Task requirements:
Transcribe the data underneath exactly, keeping every word in place.

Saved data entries
[Start of Attachment]

--- config.mk ---
export PLATFORM = sky130hd
export DESIGN_NAME = pch_device_flat
export DESIGN_NICKNAME = d
export VERILOG_FILES = /design/src/rtl/pch_pkg.sv /design/src/rtl/pch_if.sv /design/src/rtl/pch_filter.sv /design/src/rtl/pch_device.sv /design/src/flat_wrapper.sv
export SDC_FILE = /design/constraint.sdc
export NUM_CORES = 1
export LEC_CHECK = 0
export ABC_AREA = 1
export BUFFER_PORTS_ARGS = -buffer_cell sky130_fd_sc_hd__clkbuf_2
export CELL_PAD_IN_SITES_DETAIL_PLACEMENT = 0
export CELL_PAD_IN_SITES_GLOBAL_PLACEMENT = 1
export CORE_MARGIN = 4
export CORE_UTILIZATION = 25
export CTS_CLUSTER_DIAMETER = 100
export DETAILED_ROUTE_END_ITERATION = 8
export GPL_TIMING_DRIVEN = 0
export PLACE_DENSITY_LB_ADDON = 0.1
export SLEW_MARGIN = 10
export SYNTH_ARGS = -nofsm -noshare
export SYNTH_HDL_FRONTEND = slang
export SYNTH_HIERARCHICAL = 1
export SYNTH_SLANG_ARGS = --single-unit
--- constraint.sdc ---
create_clock -name i_mclk -period 2.5 [get_ports i_mclk]
set_input_delay 0.375 -clock i_mclk [delete_from_list [all_inputs] [get_ports i_mclk]]
set_output_delay 0.375 -clock i_mclk [all_outputs]
set_load 0.02 [all_outputs]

[End of Attachment]

Answer area:
--- config.mk ---
export PLATFORM = sky130hd
export DESIGN_NAME = pch_device_flat
export DESIGN_NICKNAME = d
export VERILOG_FILES = /design/src/rtl/pch_pkg.sv /design/src/rtl/pch_if.sv /design/src/rtl/pch_filter.sv /design/src/rtl/pch_device.sv /design/src/flat_wrapper.sv
export SDC_FILE = /design/constraint.sdc
export NUM_CORES = 1
export LEC_CHECK = 0
export ABC_AREA = 1
export BUFFER_PORTS_ARGS = -buffer_cell sky130_fd_sc_hd__clkbuf_2
export CELL_PAD_IN_SITES_DETAIL_PLACEMENT = 0
export CELL_PAD_IN_SITES_GLOBAL_PLACEMENT = 1
export CORE_MARGIN = 4
export CORE_UTILIZATION = 25
export CTS_CLUSTER_DIAMETER = 100
export DETAILED_ROUTE_END_ITERATION = 8
export GPL_TIMING_DRIVEN = 0
export PLACE_DENSITY_LB_ADDON = 0.1
export SLEW_MARGIN = 10
export SYNTH_ARGS = -nofsm -noshare
export SYNTH_HDL_FRONTEND = slang
export SYNTH_HIERARCHICAL = 1
export SYNTH_SLANG_ARGS = --single-unit
--- constraint.sdc ---
create_clock -name i_mclk -period 2.5 [get_ports i_mclk]
set_input_delay 0.375 -clock i_mclk [delete_from_list [all_inputs] [get_ports i_mclk]]
set_output_delay 0.375 -clock i_mclk [all_outputs]
set_load 0.02 [all_outputs]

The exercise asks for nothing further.